Study on Mechanical Response and Crack Propagation Behavior of Rock–Concrete Composite with Interface Crack Under Cyclic Loading
摘要
In geotechnical engineering, the mechanism of fatigue damage in rock-concrete composites (RCC) under cyclic loading remains unclear. To this end, uniaxial compression, variable lower-limit, and grading variable-amplitude cyclic loading tests were conducted on RCC specimens containing prefabricated cracks at multiple angles. Mechanical responses, acoustic emission properties, and fatigue damage accumulation were systematically investigated through the integrated use of acoustic emission (AE) and digital image correlation (DIC) techniques. The results indicate that peak strength exhibits a nonmonotonic dependence on crack inclination, and this relationship is markedly influenced by cyclic loading. Under variable lower-limit cyclic loading, the strength reduction in high-inclination specimens is alleviated. In contrast, grading variable-amplitude cyclic loading increases peak strength, with the 45° interface crack exhibiting the highest strength. Cyclic loading also alleviates damage accumulation in low-strength concrete, reducing the sensitivity of peak strength to concrete strength degradation.
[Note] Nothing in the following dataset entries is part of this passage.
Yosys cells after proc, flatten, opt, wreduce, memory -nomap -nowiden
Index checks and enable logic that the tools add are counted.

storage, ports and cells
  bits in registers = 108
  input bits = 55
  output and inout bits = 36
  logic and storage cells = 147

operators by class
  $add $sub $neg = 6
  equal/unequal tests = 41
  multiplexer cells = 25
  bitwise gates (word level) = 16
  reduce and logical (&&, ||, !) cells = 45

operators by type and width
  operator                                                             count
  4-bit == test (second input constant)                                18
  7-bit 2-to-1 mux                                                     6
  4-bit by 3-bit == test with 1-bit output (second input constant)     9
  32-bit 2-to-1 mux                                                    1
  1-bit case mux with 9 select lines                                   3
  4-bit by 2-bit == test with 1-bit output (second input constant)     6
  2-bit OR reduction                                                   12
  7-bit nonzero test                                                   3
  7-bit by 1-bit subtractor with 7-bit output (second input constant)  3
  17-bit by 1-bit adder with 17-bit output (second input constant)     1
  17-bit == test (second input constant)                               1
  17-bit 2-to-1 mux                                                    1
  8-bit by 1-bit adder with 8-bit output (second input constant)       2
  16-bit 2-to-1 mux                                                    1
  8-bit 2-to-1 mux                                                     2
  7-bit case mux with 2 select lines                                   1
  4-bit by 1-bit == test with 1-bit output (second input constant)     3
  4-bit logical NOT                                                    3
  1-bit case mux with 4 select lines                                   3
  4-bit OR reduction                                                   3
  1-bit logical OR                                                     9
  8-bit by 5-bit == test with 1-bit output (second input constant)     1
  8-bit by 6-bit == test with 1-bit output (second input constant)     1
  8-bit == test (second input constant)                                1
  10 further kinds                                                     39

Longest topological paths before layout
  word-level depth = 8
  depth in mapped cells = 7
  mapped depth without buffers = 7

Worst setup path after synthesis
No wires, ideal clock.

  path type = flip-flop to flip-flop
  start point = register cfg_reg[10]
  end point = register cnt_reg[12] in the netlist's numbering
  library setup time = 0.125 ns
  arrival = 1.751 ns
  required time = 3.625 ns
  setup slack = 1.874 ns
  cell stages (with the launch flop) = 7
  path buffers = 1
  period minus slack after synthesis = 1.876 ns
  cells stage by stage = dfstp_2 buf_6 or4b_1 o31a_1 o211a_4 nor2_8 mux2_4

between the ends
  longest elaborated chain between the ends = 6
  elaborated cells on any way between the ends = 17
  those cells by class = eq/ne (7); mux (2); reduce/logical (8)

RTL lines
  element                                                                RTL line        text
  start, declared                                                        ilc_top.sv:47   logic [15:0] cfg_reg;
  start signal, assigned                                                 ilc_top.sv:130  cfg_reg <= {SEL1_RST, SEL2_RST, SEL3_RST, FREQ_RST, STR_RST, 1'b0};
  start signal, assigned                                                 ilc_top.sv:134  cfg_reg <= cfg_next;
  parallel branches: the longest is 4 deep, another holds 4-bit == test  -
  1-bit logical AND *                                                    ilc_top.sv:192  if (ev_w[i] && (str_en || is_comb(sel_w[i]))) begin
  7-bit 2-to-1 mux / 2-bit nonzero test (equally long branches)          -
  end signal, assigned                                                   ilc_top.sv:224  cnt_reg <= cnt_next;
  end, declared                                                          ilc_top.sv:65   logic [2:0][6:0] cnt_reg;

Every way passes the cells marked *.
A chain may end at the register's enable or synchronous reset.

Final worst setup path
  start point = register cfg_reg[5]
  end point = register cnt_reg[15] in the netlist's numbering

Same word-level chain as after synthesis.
### src/rtl/spm_regs.svh
// Purpose: register offsets, field positions, reset values, timing counts
// Assumes: 8-bit registers on a byte-addressed register port
// Notes: included by spm package users
`ifndef SPM_REGS_SVH
`define SPM_REGS_SVH
`define SPM_OFS_SYS_FLAGS 8'h10
`define SPM_OFS_GLB_EVENTS 8'h11
`define SPM_OFS_TEMP_FLAGS 8'h19
`define SPM_OFS_TEMP_LO 8'h1A
`define SPM_OFS_TEMP_HI 8'h1B
`define SPM_OFS_TEMP_RESEED 8'hC0
`define SPM_OFS_TEMP_CHMUL 8'hC1
`define SPM_OFS_TEMP_CALMUL 8'hC2
`define SPM_OFS_TEMP_CALDIV 8'hC3
`define SPM_OFS_TEMP_CALOFS 8'hC4
`define SPM_OFS_PWR_MODE 8'hD2
`define SPM_OFS_NRM_RATE 8'hD3
`define SPM_OFS_LP_RATE 8'hD4
`define SPM_OFS_ULP_RATE 8'hD5
`define SPM_OFS_MODE_TIMER 8'hD6
`define SPM_OFS_SYS_SET 8'hD0
`define SPM_BIT_SHOW_RESET 7
`define SPM_BIT_SYSTEM_EVENT_FLAG 5
`define SPM_BIT_TEMP_EVENT 4
`define SPM_BIT_TEMP_TRIP 7
`define SPM_BIT_SLOW_OSC 4
`define SPM_BIT_ACK_RESET 6
`define SPM_BIT_OTP_SLOW 2
`define SPM_BIT_ULP_EN 6
`define SPM_BIT_AUTO_DIS 5
`define SPM_RST_PWR_MODE 8'h00
`define SPM_RST_RATE 8'h10
`define SPM_RST_ULP_RATE 8'h08
`define SPM_RST_TIMER 8'h0A
`define SPM_CLK_MHZ 125
`define SPM_MS_CYC (`SPM_CLK_MHZ * 1000)
`define SPM_ULP_STEP_MS 16
`define SPM_MODE_STEP_MS 500
`endif

### src/rtl/spm_pkg.sv
// Purpose: shared types for the power mode sequencer
// Assumes: nothing
// Notes: mode codes are fixed encodings of the mode field
package spm_pkg;
  typedef enum logic [1:0] {
    SPM_NORMAL = 2'b00,
    SPM_LOWPWR = 2'b01,
    SPM_ULP = 2'b10,
    SPM_HALT = 2'b11
  } spm_mode_t;
  typedef struct packed {
    logic wr;
    logic rd;
    logic [7:0] addr;
    logic [7:0] wdata;
  } spm_req_t;
  typedef struct packed {
    logic ch0_prox;
    logic activation;
    logic temp_event;
    logic temp_trip;
    logic [15:0] temp_value;
  } spm_sense_t;
endpackage : spm_pkg
[config.mk]
export PLATFORM = sky130hd
export DESIGN_NAME = ivm_top
export DESIGN_NICKNAME = d
export VERILOG_FILES = /design/src/rtl/ivm_pkg.sv /design/src/rtl/ivm_reg_if.sv /design/src/rtl/ivm_top.sv /design/src/rtl/ivm_ahb_front.sv /design/src/rtl/ivm_prio_enc.sv
export SDC_FILE = /design/constraint.sdc
export NUM_CORES = 1
export LEC_CHECK = 0
export BUFFER_PORTS_ARGS = -buffer_cell sky130_fd_sc_hd__buf_2
export CAP_MARGIN = 25
export CORE_UTILIZATION = 32
export DETAILED_ROUTE_END_ITERATION = 12
export GPL_TIMING_DRIVEN = 0
export PLACE_DENSITY = 0.62
export REMOVE_ABC_BUFFERS = 1
export SETUP_SLACK_MARGIN = 0.02
export SLEW_MARGIN = 40
export SYNTH_ARGS = -nofsm -noshare
export SYNTH_HDL_FRONTEND = slang
export SYNTH_SLANG_ARGS = --single-unit
[constraint.sdc]
create_clock -name hclk -period 4.5 [get_ports hclk]
set_input_delay 0.45 -clock hclk [delete_from_list [all_inputs] [get_ports hclk]]
set_output_delay 0.45 -clock hclk [all_outputs]
set_load 0.01 [all_outputs]
--- src/common/port_pins_params.svh ---
// constants for the port pins and external bus timing block
`ifndef PORT_PINS_PARAMS_SVH
`define PORT_PINS_PARAMS_SVH

// oscillator and machine cycle timing
`define OSC_PERIOD_NS          100
`define MACHINE_CYCLE_CLOCKS   12
`define HALF_CYCLE_CLOCKS      6
`define RESET_HOLD_CYCLES      2
`define RESET_HOLD_CLOCKS      (`RESET_HOLD_CYCLES * `MACHINE_CYCLE_CLOCKS)

// phase counter limits
`define LAST_PHASE             4'hb
`define HALF_LAST              4'h5
`define PHASE_WIDTH            4

// phases within a half cycle, as computed one clock before the pins
`define ALE_LAST               4'h1
`define ADDR_LAST              4'h2
`define STROBE_FIRST           4'h3
`define FETCH_CAPTURE          4'h1

// phases within a data machine cycle
`define DATA_STROBE_LAST       4'h9
`define DATA_DRIVE_LAST        4'ha
`define DATA_CAPTURE           4'ha

// top of internal program memory
`define INTERNAL_CODE_TOP      16'h3fff

// fourth port alternate bit positions
`define P3_SERIAL_RX           0
`define P3_SERIAL_TX           1
`define P3_INT_ZERO            2
`define P3_INT_ONE             3
`define P3_TIMER0              4
`define P3_TIMER1              5
`define P3_WRITE_STROBE        6
`define P3_READ_STROBE         7

// second port timer two bit positions
`define P1_TIMER2_COUNT        0
`define P1_TIMER2_TRIGGER      1

// synchroniser width: four ports plus the access select pin
`define SYNC_BITS              33
`define SYNC_RESET             33'h1_ffff_ffff
`endif

--- src/common/port_pins_pkg.sv ---
// types for the port pins and external bus block
package port_pins_pkg;
   typedef enum logic [1:0] {
      SLOT_IDLE,
      SLOT_FETCH,
      SLOT_DATA
   } slot_t;
endpackage

--- src/common/cycle_if.sv ---
// machine cycle phase carried from the timer to the pin logic
interface cycle_if;
   logic [3:0] phase;
   logic       half_last;
   logic       second_half;

   modport timer (output phase, output half_last, output second_half);
   modport user  (input phase, input half_last, input second_half);
endinterface

--- src/logic/machine_cycle_timer.sv ---
// twelve clock machine cycle phase counter
`include "port_pins_params.svh"

module machine_cycle_timer (
   input wire logic ref_clk,
   input wire logic rst_b,
   cycle_if.timer   cyc
);
   logic [3:0] phase_reg;

   // free running count 0..11, one machine cycle per wrap
   always_ff @(posedge ref_clk or negedge rst_b) begin
      if (!rst_b) begin
         phase_reg <= 4'h0;
      end else if (phase_reg == `LAST_PHASE) begin
         phase_reg <= 4'h0;
      end else begin
         phase_reg <= phase_reg + 4'h1;
      end
   end

   // half cycle markers
   assign cyc.phase       = phase_reg;
   assign cyc.second_half = (phase_reg > `HALF_LAST);
   assign cyc.half_last   = (phase_reg == `HALF_LAST) || (phase_reg == `LAST_PHASE);
endmodule
===== src/logic/dcp_map.vh =====
// Contract
// - Full block: 64 two-district steps from page 0
// - Close multi-page program with 81h then 10h
// - At most one block per district
// - Same in-block page bits both districts
// - Step is 80h, 11h, 81h, then 15h/10h
// - Only sequence, status or reset commands meanwhile
// - Block change restarts the whole sequence
// - Copy stays inside one district
// - After 8Ch: address, optional changed bytes only
// - Write protect held high during copy
// - End copy with 8Ch then 10h
// - Between 11h and 81h only status or reset
`ifndef DCP_MAP_VH
`define DCP_MAP_VH

// Register offsets (byte addresses)
`define DCP_REG_CTRL 12'h000
`define DCP_REG_BLK 12'h004
`define DCP_REG_COPY 12'h008
`define DCP_REG_PAGE 12'h00C
`define DCP_REG_DATA 12'h010
`define DCP_REG_STAT 12'h014

// Control fields
`define DCP_CTRL_GO 0
`define DCP_CTRL_OP_LO 1
`define DCP_CTRL_OP_HI 2
`define DCP_CTRL_MOD 3
`define DCP_CTRL_WP 4

// Operations
`define DCP_OP_PROG 2'h0
`define DCP_OP_COPY 2'h1
`define DCP_OP_STAT 2'h2
`define DCP_OP_RST 2'h3

// Command bytes
`define DCP_CMD_SETUP1 8'h80
`define DCP_CMD_DUMMY 8'h11
`define DCP_CMD_SETUP2 8'h81
`define DCP_CMD_CACHE 8'h15
`define DCP_CMD_FINAL 8'h10
`define DCP_CMD_XSTAT 8'h71
`define DCP_CMD_READ1 8'h00
`define DCP_CMD_READ2 8'h30
`define DCP_CMD_DEST 8'h8C
`define DCP_CMD_RESET 8'hFF

// Geometry
`define DCP_PAGES_PER_BLK 7'h40
`define DCP_LAST_PAGE 6'h3F

// Timing: wait before sampling ready/busy after a busy command
`define DCP_TWB_NS 100
`define DCP_CLK_NS 10
`define DCP_TWB_CYC ((`DCP_TWB_NS + `DCP_CLK_NS - 1) / `DCP_CLK_NS)

`endif


===== src/logic/dcp_ctrl.v =====
`timescale 1ns/1ps
`default_nettype none
`include "dcp_map.vh"

module dcp_ctrl #(
  parameter [12:0] PAGE_BYTES = 13'h1000
) (
  input wire pclk,
  input wire presetn,
  input wire psel,
  input wire penable,
  input wire pwrite,
  input wire [11:0] paddr,
  input wire [31:0] pwdata,
  output reg [31:0] prdata,
  output wire pready,
  output wire pslverr,
  output reg ce_n,
  output reg cle,
  output reg ale,
  output reg we_n,
  output reg read_strobe_n,
  output wire wp_n,
  output reg [7:0] io_out,
  output reg io_oe,
  input wire [7:0] io_in,
  input wire ready_busy_out
);

  // Bus cycle kinds
  localparam [2:0] K_NONE = 3'h0;
  localparam [2:0] K_CMD = 3'h1;
  localparam [2:0] K_ADR = 3'h2;
  localparam [2:0] K_DIN = 3'h3;
  localparam [2:0] K_DOUT = 3'h4;
  localparam [2:0] K_WAIT = 3'h5;

  // Sequencer states
  localparam [4:0] S_IDLE = 5'h00;
  localparam [4:0] S_PCMDA = 5'h01;
  localparam [4:0] S_PADDR = 5'h02;
  localparam [4:0] S_PDATA = 5'h03;
  localparam [4:0] S_PCMDB = 5'h04;
  localparam [4:0] S_WAIT = 5'h05;
  localparam [4:0] S_SCMD = 5'h06;
  localparam [4:0] S_SREAD = 5'h07;
  localparam [4:0] S_RCMD = 5'h08;
  localparam [4:0] S_RADDR = 5'h09;
  localparam [4:0] S_RCMD2 = 5'h0A;
  localparam [4:0] S_RDATA = 5'h0B;
  localparam [4:0] S_DCMD = 5'h0C;
  localparam [4:0] S_DADDR = 5'h0D;
  localparam [4:0] S_DDATA = 5'h0E;
  localparam [4:0] S_XCMD = 5'h0F;
  localparam [4:0] S_RST = 5'h10;

  // Busy-wait length in clocks, cut to the counter width on purpose
  localparam integer TWB_FULL = `DCP_TWB_CYC;
  localparam [12:0] TWB_CYC = TWB_FULL[12:0];

  reg [4:0] st_q;
  reg [4:0] ret_q;
  reg [12:0] cnt_q;
  reg [2:0] ph_q;
  reg [5:0] page_q;
  reg [5:0] last_pg_q;
  reg dist_q;
  reg [1:0] op_q;
  reg mod_q;
  reg wp_q;
  reg [9:0] d0_idx_q;
  reg [9:0] d1_idx_q;
  reg [10:0] src_blk_q;
  reg [10:0] dst_blk_q;
  reg [5:0] src_pg_q;
  reg [5:0] dst_pg_q;
  reg [6:0] count_q;
  reg [7:0] fill_q;
  reg [12:0] mod_col_q;
  reg done_q;
  reg err_q;
  reg fail_q;
  reg [7:0] xstat_q;
  reg [7:0] rbyte_q;
  reg [7:0] io_s1_q;
  reg [7:0] io_s2_q;
  reg rb_s1_q;
  reg rb_s2_q;

  reg [2:0] kind;
  reg [7:0] bval;
  reg [12:0] last;
  reg [16:0] row;
  reg [12:0] col;
  reg [7:0] abyte;
  reg [31:0] rdata_d;

  wire busy = (st_q != S_IDLE);
  wire io_act = (kind == K_CMD) || (kind == K_ADR) || (kind == K_DIN) ||
                (kind == K_DOUT);
  wire rd = (kind == K_DOUT);
  wire cyc_done = io_act && (ph_q == (rd ? 3'h5 : 3'h3));
  wire wait_done = (kind == K_WAIT) && (cnt_q >= TWB_CYC) && rb_s2_q;
  wire step = cyc_done || wait_done;
  wire at_last = (cnt_q == last);
  wire wr_acc = psel && penable && pwrite;
  wire go = wr_acc && (paddr == `DCP_REG_CTRL) && pwdata[`DCP_CTRL_GO] &&
            !busy;
  wire [1:0] go_op = pwdata[`DCP_CTRL_OP_HI:`DCP_CTRL_OP_LO];
  // Copy end pages in 7 bits: a run past the block end is caught unless the sum wraps past 127
  wire [6:0] src_end = {1'b0, src_pg_q} + count_q;
  wire [6:0] dst_end = {1'b0, dst_pg_q} + count_q;
  wire copy_bad = (src_blk_q[0] != dst_blk_q[0]) || (count_q == 7'h00) ||
                  (src_end > `DCP_PAGES_PER_BLK) ||
                  (dst_end > `DCP_PAGES_PER_BLK);

  // Protect released for every operation, copy included
  assign wp_n = wp_q | busy;
  assign pready = 1'b1;
  assign pslverr = psel && penable && (paddr != `DCP_REG_CTRL) &&
                   (paddr != `DCP_REG_BLK) && (paddr != `DCP_REG_COPY) &&
                   (paddr != `DCP_REG_PAGE) && (paddr != `DCP_REG_DATA) &&
                   (paddr != `DCP_REG_STAT);

  // Row and column of the current address phase
  always @* begin
    row = 17'h00000;
    col = 13'h0000;
    if (st_q == S_PADDR) begin
      // Even block index in district 0, odd in district 1, same page
      if (dist_q) begin
        row = {d1_idx_q, 1'b1, page_q};
      end else begin
        row = {d0_idx_q, 1'b0, page_q};
      end
    end else if (st_q == S_RADDR) begin
      row = {src_blk_q, src_pg_q + page_q};
    end else if (st_q == S_DADDR) begin
      row = {dst_blk_q, dst_pg_q + page_q};
      col = mod_q ? mod_col_q : 13'h0000;
    end
    case (cnt_q[2:0])
      3'h0: abyte = col[7:0];
      3'h1: abyte = {3'h0, col[12:8]};
      3'h2: abyte = row[7:0];
      3'h3: abyte = row[15:8];
      default: abyte = {7'h00, row[16]};
    endcase
  end

  // What the current state puts on the pins
  always @* begin
    kind = K_NONE;
    bval = 8'h00;
    last = 13'h0000;
    case (st_q)
      S_PCMDA: begin
        kind = K_CMD;
        bval = dist_q ? `DCP_CMD_SETUP2 : `DCP_CMD_SETUP1;
      end
      S_PADDR: begin
        kind = K_ADR;
        bval = abyte;
        last = 13'h0004;
      end
      S_PDATA: begin
        kind = K_DIN;
        bval = fill_q;
        last = PAGE_BYTES - 13'h0001;
      end
      S_PCMDB: begin
        kind = K_CMD;
        if (!dist_q) begin
          bval = `DCP_CMD_DUMMY;
        end else if (page_q == `DCP_LAST_PAGE) begin
          bval = `DCP_CMD_FINAL;
        end else begin
          bval = `DCP_CMD_CACHE;
        end
      end
      S_WAIT: kind = K_WAIT;
      S_SCMD: begin
        kind = K_CMD;
        bval = `DCP_CMD_XSTAT;
      end
      S_SREAD: kind = K_DOUT;
      S_RCMD: begin
        kind = K_CMD;
        bval = `DCP_CMD_READ1;
      end
      S_RADDR: begin
        kind = K_ADR;
        bval = abyte;
        last = 13'h0004;
      end
      S_RCMD2: begin
        kind = K_CMD;
        bval = `DCP_CMD_READ2;
      end
      S_RDATA: begin
        kind = K_DOUT;
        last = PAGE_BYTES - 13'h0001;
      end
      S_DCMD: begin
        kind = K_CMD;
        bval = `DCP_CMD_DEST;
      end
      S_DADDR: begin
        kind = K_ADR;
        bval = abyte;
        last = 13'h0004;
      end
      S_DDATA: begin
        kind = K_DIN;
        bval = fill_q;
      end
      S_XCMD: begin
        kind = K_CMD;
        // Final page of the chain closes it, others keep it cached
        bval = (page_q == last_pg_q) ? `DCP_CMD_FINAL :
               `DCP_CMD_CACHE;
      end
      S_RST: begin
        kind = K_CMD;
        bval = `DCP_CMD_RESET;
      end
      default: kind = K_NONE;
    endcase
  end

  // Pin inputs pass two flops before use
  always @(posedge pclk or negedge presetn) begin
    if (!presetn) begin
      io_s1_q <= 8'h00;
      io_s2_q <= 8'h00;
      rb_s1_q <= 1'b0;
      rb_s2_q <= 1'b0;
    end else begin
      io_s1_q <= io_in;
      io_s2_q <= io_s1_q;
      rb_s1_q <= ready_busy_out;
      rb_s2_q <= rb_s1_q;
    end
  end

  // Strobe engine: writes latch on the rising write strobe at phase 2;
  // reads hold the read strobe low long enough to cover the synchroniser
  always @(posedge pclk or negedge presetn) begin
    if (!presetn) begin
      ph_q <= 3'h0;
      ce_n <= 1'b1;
      cle <= 1'b0;
      ale <= 1'b0;
      we_n <= 1'b1;
      read_strobe_n <= 1'b1;
      io_out <= 8'h00;
      io_oe <= 1'b0;
    end else begin
      ce_n <= !busy;
      if (io_act) begin
        ph_q <= cyc_done ? 3'h0 : ph_q + 3'h1;
        if (ph_q == 3'h0) begin
          cle <= (kind == K_CMD);
          ale <= (kind == K_ADR);
          io_out <= bval;
          io_oe <= !rd;
        end
        we_n <= !(!rd && (ph_q < 3'h2));
        read_strobe_n <= !(rd && (ph_q < 3'h4));
      end else begin
        ph_q <= 3'h0;
        cle <= 1'b0;
        ale <= 1'b0;
        we_n <= 1'b1;
        read_strobe_n <= 1'b1;
        io_oe <= 1'b0;
      end
    end
  end

  // Configuration registers, written only while idle
  always @(posedge pclk or negedge presetn) begin
    if (!presetn) begin
      op_q <= 2'h0;
      mod_q <= 1'b0;
      wp_q <= 1'b0;
      d0_idx_q <= 10'h000;
      d1_idx_q <= 10'h000;
      src_blk_q <= 11'h000;
      dst_blk_q <= 11'h000;
      src_pg_q <= 6'h00;
      dst_pg_q <= 6'h00;
      count_q <= 7'h00;
      fill_q <= 8'h00;
      mod_col_q <= 13'h0000;
    end else if (wr_acc && !busy) begin
      // Changing setup mid-run would break the block rules, so hold it
      if (paddr == `DCP_REG_CTRL) begin
        op_q <= go_op;
        mod_q <= pwdata[`DCP_CTRL_MOD];
        wp_q <= pwdata[`DCP_CTRL_WP];
      end else if (paddr == `DCP_REG_BLK) begin
        d0_idx_q <= pwdata[9:0];
        d1_idx_q <= pwdata[25:16];
      end else if (paddr == `DCP_REG_COPY) begin
        src_blk_q <= pwdata[10:0];
        dst_blk_q <= pwdata[26:16];
      end else if (paddr == `DCP_REG_PAGE) begin
        src_pg_q <= pwdata[5:0];
        dst_pg_q <= pwdata[13:8];
        count_q <= pwdata[22:16];
      end else if (paddr == `DCP_REG_DATA) begin
        fill_q <= pwdata[7:0];
        mod_col_q <= pwdata[28:16];
      end
    end
  end

  // Read mux
  always @* begin
    rdata_d = 32'h00000000;
    if (paddr == `DCP_REG_CTRL) begin
      rdata_d = {27'h0000000, wp_q, mod_q, op_q, 1'b0};
    end else if (paddr == `DCP_REG_BLK) begin
      rdata_d = {6'h00, d1_idx_q, 6'h00, d0_idx_q};
    end else if (paddr == `DCP_REG_COPY) begin
      rdata_d = {5'h00, dst_blk_q, 5'h00, src_blk_q};
    end else if (paddr == `DCP_REG_PAGE) begin
      rdata_d = {9'h000, count_q, 2'h0, dst_pg_q, 2'h0, src_pg_q};
    end else if (paddr == `DCP_REG_DATA) begin
      rdata_d = {3'h0, mod_col_q, 8'h00, fill_q};
    end else if (paddr == `DCP_REG_STAT) begin
      rdata_d = {2'h0, page_q, rbyte_q, xstat_q, 4'h0, fail_q, err_q,
                 done_q, busy};
    end
  end

  // Read data taken in the setup cycle: it comes from a flop and still
  // stands through the zero-wait access cycle; status is one clock old
  always @(posedge pclk or negedge presetn) begin
    if (!presetn) begin
      prdata <= 32'h00000000;
    end else if (psel && !penable) begin
      prdata <= rdata_d;
    end
  end

  // Sequencer: only the listed commands are ever issued once started
  always @(posedge pclk or negedge presetn) begin
    if (!presetn) begin
      st_q <= S_IDLE;
      ret_q <= S_IDLE;
      cnt_q <= 13'h0000;
      page_q <= 6'h00;
      last_pg_q <= 6'h00;
      dist_q <= 1'b0;
      done_q <= 1'b0;
      err_q <= 1'b0;
      fail_q <= 1'b0;
      xstat_q <= 8'h00;
      rbyte_q <= 8'h00;
    end else if (st_q == S_IDLE) begin
      cnt_q <= 13'h0000;
      if (go) begin
        page_q <= 6'h00;
        dist_q <= 1'b0;
        done_q <= 1'b0;
        err_q <= 1'b0;
        fail_q <= 1'b0;
        if (go_op == `DCP_OP_PROG) begin
          last_pg_q <= `DCP_LAST_PAGE;
          st_q <= S_PCMDA;
        end else if (go_op == `DCP_OP_COPY) begin
          if (copy_bad) begin
            err_q <= 1'b1;
            done_q <= 1'b1;
          end else begin
            last_pg_q <= count_q[5:0] - 6'h01;
            st_q <= S_RCMD;
          end
        end else if (go_op == `DCP_OP_STAT) begin
          st_q <= S_SCMD;
        end else begin
          st_q <= S_RST;
        end
      end
    end else begin
      if (kind == K_WAIT) begin
        cnt_q <= wait_done ? 13'h0000 : cnt_q + 13'h0001;
      end else if (cyc_done) begin
        cnt_q <= at_last ? 13'h0000 : cnt_q + 13'h0001;
      end
      if (cyc_done && (st_q == S_RDATA)) begin
        rbyte_q <= io_s2_q;
      end
      if (step && (at_last || (kind == K_WAIT))) begin
        case (st_q)
          S_PCMDA: st_q <= S_PADDR;
          S_PADDR: st_q <= S_PDATA;
          S_PDATA: st_q <= S_PCMDB;
          S_PCMDB: begin
            st_q <= S_WAIT;
            dist_q <= 1'b1;
            // After the dummy command the next one is the second setup
            ret_q <= dist_q ? S_SCMD : S_PCMDA;
          end
          S_WAIT: st_q <= ret_q;
          S_SCMD: st_q <= S_SREAD;
          S_SREAD: begin
            xstat_q <= io_s2_q;
            if (io_s2_q[0]) begin
              fail_q <= 1'b1;
            end
            dist_q <= 1'b0;
            if ((op_q == `DCP_OP_STAT) || (page_q == last_pg_q)) begin
              st_q <= S_IDLE;
              done_q <= 1'b1;
            end else begin
              page_q <= page_q + 6'h01;
              st_q <= (op_q == `DCP_OP_COPY) ? S_RCMD : S_PCMDA;
            end
          end
          // Later pages already sit in the cache, so skip the load
          S_RCMD: st_q <= (page_q == 6'h00) ? S_RADDR : S_RDATA;
          S_RADDR: st_q <= S_RCMD2;
          S_RCMD2: begin
            st_q <= S_WAIT;
            ret_q <= S_RDATA;
          end
          S_RDATA: st_q <= S_DCMD;
          S_DCMD: st_q <= S_DADDR;
          S_DADDR: st_q <= mod_q ? S_DDATA : S_XCMD;
          S_DDATA: st_q <= S_XCMD;
          S_XCMD: begin
            st_q <= S_WAIT;
            ret_q <= S_SCMD;
          end
          S_RST: begin
            st_q <= S_WAIT;
            ret_q <= S_IDLE;
            done_q <= 1'b1;
          end
          default: st_q <= S_IDLE;
        endcase
      end
    end
  end

endmodule

`default_nettype wire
RA–AF clustering reveals a progressive transition from tensile-dominated to shear-dominated failure with increasing crack inclination, with 45° identified as a critical transitional threshold. Although cyclic loading alters the relative proportions of tensile and shear events, the fundamental transition trend remains unchanged. Energy analysis indicates that variable lower-limit cyclic loading promotes the early dominance of dissipated energy, whereas grading variable-amplitude cyclic loading maintains elastic energy storage over extended cycles and suppresses plastic strain accumulation. Overall, this study provides mechanistic insight into failure prediction and stability assessment of RCC structures subjected to complex cyclic loading environments.